YOUR OBJECTIVE: Write out exactly the lines from the first line of the records below through the line that contains "metal | wire length (µm) | share of wire (%)", and stop there.

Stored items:
————

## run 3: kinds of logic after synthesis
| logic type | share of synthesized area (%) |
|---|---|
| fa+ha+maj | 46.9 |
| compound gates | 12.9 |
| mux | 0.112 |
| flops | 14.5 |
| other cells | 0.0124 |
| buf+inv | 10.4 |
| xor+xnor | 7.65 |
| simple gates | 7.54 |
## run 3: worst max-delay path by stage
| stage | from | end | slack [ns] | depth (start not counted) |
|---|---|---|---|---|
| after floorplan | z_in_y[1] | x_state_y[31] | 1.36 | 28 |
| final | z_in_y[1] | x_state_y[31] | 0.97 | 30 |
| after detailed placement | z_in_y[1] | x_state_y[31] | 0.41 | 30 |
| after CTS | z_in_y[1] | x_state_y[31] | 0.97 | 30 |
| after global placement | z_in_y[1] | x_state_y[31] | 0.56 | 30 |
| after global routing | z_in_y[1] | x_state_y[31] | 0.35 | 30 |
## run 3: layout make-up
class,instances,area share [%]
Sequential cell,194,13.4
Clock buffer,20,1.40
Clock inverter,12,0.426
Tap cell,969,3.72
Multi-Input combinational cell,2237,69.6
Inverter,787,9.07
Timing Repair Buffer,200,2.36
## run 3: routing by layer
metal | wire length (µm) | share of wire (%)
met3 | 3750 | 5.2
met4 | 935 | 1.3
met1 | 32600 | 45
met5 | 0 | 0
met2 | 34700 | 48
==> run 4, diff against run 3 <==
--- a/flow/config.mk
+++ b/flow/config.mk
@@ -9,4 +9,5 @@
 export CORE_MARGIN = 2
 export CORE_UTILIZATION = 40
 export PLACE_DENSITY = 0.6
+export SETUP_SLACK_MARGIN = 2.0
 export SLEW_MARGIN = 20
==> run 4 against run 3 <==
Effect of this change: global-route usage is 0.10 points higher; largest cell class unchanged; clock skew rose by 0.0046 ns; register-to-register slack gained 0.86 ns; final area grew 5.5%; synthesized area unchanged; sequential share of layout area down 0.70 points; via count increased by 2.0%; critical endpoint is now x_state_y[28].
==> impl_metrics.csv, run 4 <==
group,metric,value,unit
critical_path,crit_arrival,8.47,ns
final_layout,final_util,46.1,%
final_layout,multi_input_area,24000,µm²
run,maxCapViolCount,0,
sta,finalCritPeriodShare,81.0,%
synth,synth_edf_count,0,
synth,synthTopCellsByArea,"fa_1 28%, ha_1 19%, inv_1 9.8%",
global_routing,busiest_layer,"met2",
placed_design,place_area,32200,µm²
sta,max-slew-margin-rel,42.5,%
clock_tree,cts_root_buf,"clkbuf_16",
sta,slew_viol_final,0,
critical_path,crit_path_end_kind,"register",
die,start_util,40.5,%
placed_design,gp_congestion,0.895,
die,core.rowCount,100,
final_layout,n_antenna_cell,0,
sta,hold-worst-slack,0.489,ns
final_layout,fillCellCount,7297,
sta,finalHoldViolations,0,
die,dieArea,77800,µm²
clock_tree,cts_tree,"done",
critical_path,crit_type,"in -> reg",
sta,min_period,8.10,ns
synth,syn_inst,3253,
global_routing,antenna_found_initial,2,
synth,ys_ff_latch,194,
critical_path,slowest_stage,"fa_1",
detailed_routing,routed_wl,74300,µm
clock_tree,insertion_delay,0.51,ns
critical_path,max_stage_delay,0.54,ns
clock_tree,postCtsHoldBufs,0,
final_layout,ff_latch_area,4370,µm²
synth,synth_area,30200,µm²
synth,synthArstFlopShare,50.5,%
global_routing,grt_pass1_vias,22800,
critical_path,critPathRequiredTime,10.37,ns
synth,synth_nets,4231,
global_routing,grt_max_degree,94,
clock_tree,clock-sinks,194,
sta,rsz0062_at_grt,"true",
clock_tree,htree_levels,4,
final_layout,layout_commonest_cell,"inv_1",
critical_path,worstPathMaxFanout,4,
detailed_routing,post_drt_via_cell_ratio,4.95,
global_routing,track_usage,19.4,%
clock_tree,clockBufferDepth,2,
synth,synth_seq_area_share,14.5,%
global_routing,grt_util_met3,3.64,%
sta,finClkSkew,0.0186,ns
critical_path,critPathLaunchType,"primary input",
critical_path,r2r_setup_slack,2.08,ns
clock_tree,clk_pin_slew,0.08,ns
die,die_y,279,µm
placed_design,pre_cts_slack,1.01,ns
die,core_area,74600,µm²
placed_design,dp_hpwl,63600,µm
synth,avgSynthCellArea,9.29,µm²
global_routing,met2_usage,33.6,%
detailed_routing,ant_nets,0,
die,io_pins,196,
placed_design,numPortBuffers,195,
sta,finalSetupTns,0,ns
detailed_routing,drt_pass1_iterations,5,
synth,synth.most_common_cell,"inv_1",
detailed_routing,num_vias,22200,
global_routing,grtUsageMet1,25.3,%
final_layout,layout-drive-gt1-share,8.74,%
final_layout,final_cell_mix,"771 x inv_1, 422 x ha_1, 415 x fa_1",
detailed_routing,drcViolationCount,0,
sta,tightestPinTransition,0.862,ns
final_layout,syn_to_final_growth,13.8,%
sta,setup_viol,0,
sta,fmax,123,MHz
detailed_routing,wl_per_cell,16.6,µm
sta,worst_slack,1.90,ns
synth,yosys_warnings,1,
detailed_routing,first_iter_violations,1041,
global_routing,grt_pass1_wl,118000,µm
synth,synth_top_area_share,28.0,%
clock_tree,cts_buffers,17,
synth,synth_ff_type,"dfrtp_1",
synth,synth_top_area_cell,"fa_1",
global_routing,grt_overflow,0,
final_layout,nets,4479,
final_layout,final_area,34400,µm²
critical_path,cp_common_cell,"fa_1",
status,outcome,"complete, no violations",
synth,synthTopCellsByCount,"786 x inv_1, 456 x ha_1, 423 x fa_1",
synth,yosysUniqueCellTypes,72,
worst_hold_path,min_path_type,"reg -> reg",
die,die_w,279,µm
Source: an optimization exercise on an open RTL-to-GDS flow (aim: small area, a short achievable clock period and few clock cycles). Production flows keep margins and buffers that such runs may drop. The RTL was checked by simulation tests, not by an equivalence proof against the original design.

==> flow/design.v <==
module alu(
in1, in2, sub, sel_add, sel_sll, sel_slt, sel_sltu, sel_xor, sel_sr, sel_or, sel_and, arith,
out, sum, lt, ltu, eq
);
input wire [31:0] in1;
input wire [31:0] in2;
input wire sub;
input wire sel_add, sel_sll, sel_slt, sel_sltu, sel_xor, sel_sr, sel_or, sel_and;
input wire arith;  
output wire [31:0] out;
output wire [31:0] sum;
output wire lt;
output wire ltu;
output wire eq;
wire [32:0] s = {1'b0, in1} + {1'b0, sub ? ~in2 : in2} + {32'b0, sub};
assign sum = s[31:0];
assign ltu = in1 < in2;
assign lt = (in1[31] ^ in2[31]) ? in1[31] : ltu;
assign eq = (in1 == in2);
wire [31:0] sh_in;
wire [31:0] sh_out;
wire [31:0] sh_rev;
genvar k;
generate for (k = 0; k < 32; k = k + 1) begin : rev
   assign sh_in[k] = sel_sll ? in1[31-k] : in1[k];
   assign sh_rev[k] = sh_out[31-k];
end endgenerate
wire sh_fill = arith & in1[31];
assign sh_out = $signed({sh_fill, sh_in}) >>> in2[4:0];
assign out = ({32{sel_add}} & sum)
           | ({32{sel_sll}} & sh_rev)
           | ({32{sel_sr}} & sh_out)
           | {31'b0, (sel_slt & lt) | (sel_sltu & ltu)}
           | ({32{sel_xor}} & (in1 ^ in2))
           | ({32{sel_or}} & (in1 | in2))
           | ({32{sel_and}} & (in1 & in2));
endmodule
module register_file(
clk, read_reg_1, read_reg_2, write_reg, write_data, write_en, data_out_1, data_out_2
);
input wire clk;
input wire [4:0] read_reg_1;
input wire [4:0] read_reg_2;
input wire [4:0] write_reg;
input wire [31:0] write_data;
input wire write_en;
output wire [31:0] data_out_1;
output wire [31:0] data_out_2;
reg [31:0] registers [1:31];
integer i;
always @(posedge clk) begin
   for (i = 1; i < 32; i = i + 1)
      if (write_en && write_reg == i) registers[i] <= write_data;
end
reg [31:0] o1, o2;
always @* begin
   o1 = 32'h0;
   o2 = 32'h0;
   for (i = 1; i < 32; i = i + 1) begin
      o1 = o1 | ({32{read_reg_1 == i}} & registers[i]);
      o2 = o2 | ({32{read_reg_2 == i}} & registers[i]);
   end
end
assign data_out_1 = o1;
assign data_out_2 = o2;
endmodule
From an optimization exercise on the open Yosys and OpenROAD flow, aimed at small area and a short achievable clock period; shortcuts taken in it are not production practice.
In this exercise RTL edits were held to simulation tests only and were not proved equivalent to the original.
Power is estimated from default activity; no workload was simulated.

Setup of main:
==> flow/design.v (excerpt) <==
module vec_multi_core #(
    parameter int LEN = 32,
    parameter int DATA_WIDTH = 8
) (
    input logic clk,
    input logic rst_n,
    input logic i_data_valid,
    input logic i_load_weight,
    input logic [LEN*DATA_WIDTH-1:0] i_data,
    input logic [2*LEN-1:0] i_weight,
    output logic o_data_ready,
    output logic signed [31:0] o_result
);
Size: roughly 360 I/O pins, roughly 16,000 um2 of cells after synthesis.
Settings: LEC_CHECK=0, CAP_MARGIN=20, CORE_MARGIN=2, CORE_UTILIZATION=40, SETUP_SLACK_MARGIN=0.9, SLEW_MARGIN=20, SYNTH_HIERARCHICAL=1; clock period 3.0 ns.
standard.sh (not shown) runs the stock make flow with config.mk's settings and CLKGATE_MAP_FILE= SYNTH_SCRIPT=/design/flow/synth_recipe.tcl, a recipe that flattens the netlist after the stock synthesis.
==> flow/flow/run.sh <==
#!/bin/bash
# Standard layout (the standard.sh, unchanged synthesis) with two changes:
#  - the port buffers are buf_1 cells rather than the clkdlybuf4s50 delay cells
#    that buffer_ports picks by default (every port still gets its own buffer);
#  - clock tree synthesis runs without dummy loads, with the buffers listed below.
export BUFFER_PORTS_ARGS="-buffer_cell sky130_fd_sc_hd__buf_1"
export CTS_ARGS="-sink_clustering_enable -repair_clock_nets -dont_use_dummy_load -buf_list sky130_fd_sc_hd__clkbuf_16 -sink_clustering_size 30 -sink_clustering_max_diameter 100"
bash standard.sh > standard.log 2>&1
#### Input delta (the feature branch over main)
--- a/flow/design.v
+++ b/flow/design.v
@@ -844,68 +844,58 @@
   vmc_fa u_s473 (.a(r1[129]), .b(r1[130]), .c(c448), .s(s473), .co(c474));
   vmc_fa u_s475 (.a(c450), .b(c452), .c(c454), .s(s475), .co(c476));
   vmc_fa u_s477 (.a(c456), .b(s467), .c(s469), .s(s477), .co(c478));
   vmc_fa u_s479 (.a(s471), .b(c458), .c(c460), .s(s479), .co(c480));
   vmc_fa u_s481 (.a(c462), .b(s473), .c(s475), .s(s481), .co(c482));
   vmc_fa u_s483 (.a(r1[131]), .b(r1[132]), .c(r1[133]), .s(s483), .co(c484));
   vmc_fa u_s485 (.a(c468), .b(c470), .c(c472), .s(s485), .co(c486));
   vmc_fa u_s487 (.a(s483), .b(c474), .c(c476), .s(s487), .co(c488));
   assign i489 = ~r2[9];
-  assign s490 = ~(i489 ^ r2[10]);
-  assign c491 = i489 | r2[10];
+  vmc_fa u_s490 (.a(i489), .b(r2[10]), .c(1'b1), .s(s490), .co(c491));
   assign i492 = ~r2[15];
   vmc_fa u_s493 (.a(r2[14]), .b(i492), .c(r2[16]), .s(s493), .co(c494));
-  assign s495 = ~(r2[17] ^ r2[18]);
-  assign c496 = r2[17] | r2[18];
+  vmc_fa u_s495 (.a(r2[17]), .b(r2[18]), .c(1'b1), .s(s495), .co(c496));
   vmc_fa u_s497 (.a(r2[20]), .b(r2[21]), .c(r2[22]), .s(s497), .co(c498));
-  assign s499 = ~(r2[23] ^ r2[24]);
-  assign c500 = r2[23] | r2[24];
+  vmc_fa u_s499 (.a(r2[23]), .b(r2[24]), .c(1'b1), .s(s499), .co(c500));
   vmc_fa u_s501 (.a(r2[25]), .b(r2[26]), .c(r2[27]), .s(s501), .co(c502));
-  assign s503 = ~(r2[28] ^ r2[29]);
-  assign c504 = r2[28] | r2[29];
+  vmc_fa u_s503 (.a(r2[28]), .b(r2[29]), .c(1'b1), .s(s503), .co(c504));
   vmc_fa u_s505 (.a(r2[30]), .b(r2[31]), .c(r2[32]), .s(s505), .co(c506));
-  assign s507 = ~(r2[33] ^ r2[34]);
-  assign c508 = r2[33] | r2[34];
+  vmc_fa u_s507 (.a(r2[33]), .b(r2[34]), .c(1'b1), .s(s507), .co(c508));
   vmc_fa u_s509 (.a(r2[35]), .b(r2[36]), .c(r2[37]), .s(s509), .co(c510));
-  assign s511 = ~(r2[38] ^ r2[39]);
-  assign c512 = r2[38] | r2[39];
+  vmc_fa u_s511 (.a(r2[38]), .b(r2[39]), .c(1'b1), .s(s511), .co(c512));
   vmc_fa u_s513 (.a(r2[40]), .b(r2[41]), .c(r2[42]), .s(s513), .co(c514));
-  assign s515 = ~(r2[43] ^ r2[44]);
-  assign c516 = r2[43] | r2[44];
-  assign s517 = ~(r2[45] ^ r2[46]);
-  assign c518 = r2[45] | r2[46];
+  vmc_fa u_s515 (.a(r2[43]), .b(r2[44]), .c(1'b1), .s(s515), .co(c516));
+  vmc_fa u_s517 (.a(r2[45]), .b(r2[46]), .c(1'b1), .s(s517), .co(c518));
   assign i519 = ~r2[5];
   vmc_ha u_s520 (.a(i519), .b(r2[6]), .s(s520), .co(c521));
   assign i522 = ~r2[11];
   vmc_fa u_s523 (.a(i522), .b(r2[12]), .c(r2[13]), .s(s523), .co(c524));
   vmc_fa u_s525 (.a(r2[19]), .b(s495), .c(c491), .s(s525), .co(c526));
   vmc_fa u_s527 (.a(s499), .b(c496), .c(s497), .s(s527), .co(c528));
   vmc_fa u_s529 (.a(s503), .b(c500), .c(s501), .s(s529), .co(c530));
   vmc_fa u_s531 (.a(s507), .b(c504), .c(s505), .s(s531), .co(c532));
   vmc_fa u_s533 (.a(s511), .b(c508), .c(s509), .s(s533), .co(c534));
   vmc_fa u_s535 (.a(s515), .b(c512), .c(s513), .s(s535), .co(c536));
   vmc_fa u_s537 (.a(r2[47]), .b(s517), .c(c516), .s(s537), .co(c538));
   assign i539 = ~r2[2];
-  assign s540 = ~(i539 ^ r2[3]);
-  assign c541 = i539 | r2[3];
+  vmc_fa u_s540 (.a(i539), .b(r2[3]), .c(1'b1), .s(s540), .co(c541));
   assign i542 = ~s520;
   vmc_fa u_s543 (.a(r2[7]), .b(r2[8]), .c(i542), .s(s543), .co(c544));
   assign i545 = ~c521;
   vmc_fa u_s546 (.a(s490), .b(i545), .c(s523), .s(s546), .co(c547));
   vmc_fa u_s548 (.a(s493), .b(c524), .c(s525), .s(s548), .co(c549));
   vmc_fa u_s550 (.a(c494), .b(c526), .c(s527), .s(s550), .co(c551));
   vmc_fa u_s552 (.a(c498), .b(s529), .c(c528), .s(s552), .co(c553));
   vmc_fa u_s554 (.a(c502), .b(s531), .c(c530), .s(s554), .co(c555));
   vmc_fa u_s556 (.a(c506), .b(s533), .c(c532), .s(s556), .co(c557));
   vmc_fa u_s558 (.a(c510), .b(s535), .c(c534), .s(s558), .co(c559));
   vmc_fa u_s560 (.a(c514), .b(s537), .c(c536), .s(s560), .co(c561));
-  assign s562 = ~(c518 ^ c538);
-  assign c563 = c518 | c538;
+  vmc_fa u_s562 (.a(c518), .b(c538), .c(1'b1), .s(s562), .co(c563));
   logic [4:1] vld;
   logic [4:1] wvp;
   always_ff @(posedge clk or negedge rst_n) begin
     if (!rst_n) vld <= '0;
     else vld <= {vld[3:1], i_data_valid};
   end
   always_ff @(posedge clk) begin
     wvp <= {wvp[3:1], wv};
   end
### Flow results
The total power divided by cell area reported for the feature branch is smaller than that of main by 0.91%.
There was hardly any difference in simple-gate portion of the synthesized area between main and the feature branch.
Power share of the clock group | the feature branch above main
Diff main -> the feature branch | netlist area before placement | decrease of 99 um2
For the total of plain and repair buffers excluding clock buffers, the feature branch came in 0.54% higher than main did.

==> separate check: timing with driven ports <==
Ports are ideal in the flow. The routed layouts listed here were re-timed in OpenROAD.
Step 1 sets driving cells, clkbuf_16 on the clock port and buf_2 on the other inputs (assumed; they add their load-dependent delay and slew).
Step 2 adds t to the input delays and takes it off the output delays; t is the mean of the earliest and latest rising clock arrival at the registers after step 1. Input paths then give back, and output paths get back, about the clock's delay inside the block.
Three values: ideal ports, drivers, drivers and shift; two values: the first two.
run | shift t [ns] | slack for setup (ns) | hold slack, ns
main | 0.542 | 0.946 / 0.946 / 0.756 | 0.243 / 0.209 / 0.319
the feature branch | 0.541 | 0.948 / 0.948 / 0.756 | 0.205 / 0.170 / 0.335
After both steps every run listed still meets setup and hold. The setup slack of the feature branch, which loses most, moves by 0.000 ns with the drivers and by -0.192 ns with both steps.
This design comes from an exercise in tuning for small area and a short achievable clock period on the open sky130 flow, not from production work. In this exercise RTL edits were held to simulation tests only and were not proved equivalent to the original.

==> flow/design.v, too long to show whole: its modules and the start of the top module <==
// module fa: 4 lines
// module ha: 4 lines
// module pgn: 4 lines
// module gcn_g: 3 lines
// module gcn_p: 3 lines
// module gcp_g: 3 lines
// module gcp_p: 3 lines
// module bsel: 3 lines
// module mul53: 6916 lines
// module dpm: 8 lines
// module booth_enc: 10 lines
// module fp64_mul: 41 lines
module fp64_mul(input clk, input [63:0] a, input [63:0] b, output [63:0] p);
  // ...
==> flow/flow/run.sh <==
#!/bin/bash
# Own layout flow: the standard ORFS flow, with two changes.
#  1. Before synthesis, the generated leaf modules fa and bsel get the
#     library full adder / AND-OR-invert cell as their body (premap.py), so
#     synthesis keeps them instead of re-deriving them from gates.
#  2. Optional repair knobs (knobs.txt) are passed to ORFS's make.
# Every tool's output goes to a log file in this folder.
set -euo pipefail
cd "$(dirname "$0")/.."
W=$PWD
python3 flow/premap.py design.v design_premap.v > premap.log 2>&1
{
  echo "include $W/config.mk"
  echo "export VERILOG_FILES = $W/design_premap.v"
} > config_own.mk
KNOBS=""
if [[ -f flow/knobs.txt ]]; then KNOBS=$(grep -v '^#' flow/knobs.txt | tr '\n' ' '); fi
sed -e "s|DESIGN_CONFIG=[^ ]*|DESIGN_CONFIG=$W/config_own.mk $KNOBS|" standard.sh > standard_own.sh
bash standard_own.sh finish > flow.log 2>&1
test -f out/final.def
==> flow/flow/knobs.txt <==
SETUP_SLACK_MARGIN=22.5
==> flow/flow/premap.py <==
#!/usr/bin/env python3
"""Replace the bodies of the generated leaf modules (fa, bsel) in design.v with
instances of the matching sky130_fd_sc_hd cells, so synthesis keeps them as is."""
import re, sys
src, dst = sys.argv[1], sys.argv[2]
txt = open(src).read()
BODIES = {
    'fa': "  sky130_fd_sc_hd__fa_1 u_c (.A(a), .B(b), .CIN(ci), .SUM(s), .COUT(co));\n",
    'bsel_n': "  sky130_fd_sc_hd__a22oi_1 u_c (.A1(one), .A2(x1), .B1(two), .B2(x0), .Y(y));\n",
    'bsel_p': "  sky130_fd_sc_hd__a22o_1 u_c (.A1(one), .A2(x1), .B1(two), .B2(x0), .X(y));\n",
}
def repl(m):
    name, ports, body = m.group(1), m.group(2), m.group(3)
    if name == 'fa':
        b = BODIES['fa']
    elif name == 'pgn':
        b = ("  sky130_fd_sc_hd__nor2_1 u_g (.A(a), .B(b), .Y(g));\n"
             "  sky130_fd_sc_hd__xor2_1 u_p (.A(a), .B(b), .X(p));\n")
    elif name == 'ha' and '~' in body:
        b = ("  sky130_fd_sc_hd__xnor2_1 u_s (.A(a), .B(b), .Y(s));\n"
             "  sky130_fd_sc_hd__or2_1 u_c (.A(a), .B(b), .X(co));\n")
    elif name == 'gcn_g':
        b = "  sky130_fd_sc_hd__a21oi_1 u_c (.A1(ph), .A2(gl), .B1(gh), .Y(g));\n"
    elif name == 'gcp_g':
        b = "  sky130_fd_sc_hd__o21ai_1 u_c (.A1(ph), .A2(gl), .B1(gh), .Y(g));\n"
    elif name == 'gcn_p':
        b = "  sky130_fd_sc_hd__nand2_1 u_c (.A(ph), .B(pl), .Y(p));\n"
    elif name == 'gcp_p':
        b = "  sky130_fd_sc_hd__nor2_1 u_c (.A(ph), .B(pl), .Y(p));\n"
    elif name == 'bsel':
        b = BODIES['bsel_n'] if '~' in body else BODIES['bsel_p']
    else:
        return m.group(0)
    return f"module {name}({ports});\n{b}endmodule"
out = re.sub(r"module\s+(\w+)\s*\((.*?)\);(.*?)endmodule", repl, txt, flags=re.S)
open(dst, 'w').write(out)
==> flow/standard.sh <==
#!/bin/bash
# synth_recipe.tcl (not shown) runs the flow's synth.tcl, then flattens the netlist and writes it again
# the make line also repeats each setting of config.mk as NAME=value (left out here)
make -C /OpenROAD-flow-scripts/flow DESIGN_CONFIG=/design/flow/config.mk WORK_HOME=/design/flow/orfs CLKGATE_MAP_FILE= SYNTH_SCRIPT=/design/flow/synth_recipe.tcl "${@:-finish}"
==> flow/config.mk <==
export PLATFORM = sky130hd
export DESIGN_NAME = fp64_mul
export DESIGN_NICKNAME = fp64_mul
export VERILOG_FILES = /design/flow/design.v
export SDC_FILE = /design/flow/constraint.sdc
export NUM_CORES = 4
export LEC_CHECK = 0
export CAP_MARGIN = 20
export CORE_MARGIN = 2
export CORE_UTILIZATION = 55
export CTS_CLUSTER_DIAMETER = 60
export CTS_CLUSTER_SIZE = 10
export SLEW_MARGIN = 20
==> flow/constraint.sdc <==
create_clock -name core_clock -period 30.0 [get_ports {clk}]
set_input_delay 6.0000 -clock core_clock [delete_from_list [all_inputs] [get_ports {clk}]]
set_output_delay 6.0000 -clock core_clock [all_outputs]
set_load 0.01 [all_outputs]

————

TASK RESULT:
## run 3: kinds of logic after synthesis
| logic type | share of synthesized area (%) |
|---|---|
| fa+ha+maj | 46.9 |
| compound gates | 12.9 |
| mux | 0.112 |
| flops | 14.5 |
| other cells | 0.0124 |
| buf+inv | 10.4 |
| xor+xnor | 7.65 |
| simple gates | 7.54 |
## run 3: worst max-delay path by stage
| stage | from | end | slack [ns] | depth (start not counted) |
|---|---|---|---|---|
| after floorplan | z_in_y[1] | x_state_y[31] | 1.36 | 28 |
| final | z_in_y[1] | x_state_y[31] | 0.97 | 30 |
| after detailed placement | z_in_y[1] | x_state_y[31] | 0.41 | 30 |
| after CTS | z_in_y[1] | x_state_y[31] | 0.97 | 30 |
| after global placement | z_in_y[1] | x_state_y[31] | 0.56 | 30 |
| after global routing | z_in_y[1] | x_state_y[31] | 0.35 | 30 |
## run 3: layout make-up
class,instances,area share [%]
Sequential cell,194,13.4
Clock buffer,20,1.40
Clock inverter,12,0.426
Tap cell,969,3.72
Multi-Input combinational cell,2237,69.6
Inverter,787,9.07
Timing Repair Buffer,200,2.36
## run 3: routing by layer
metal | wire length (µm) | share of wire (%)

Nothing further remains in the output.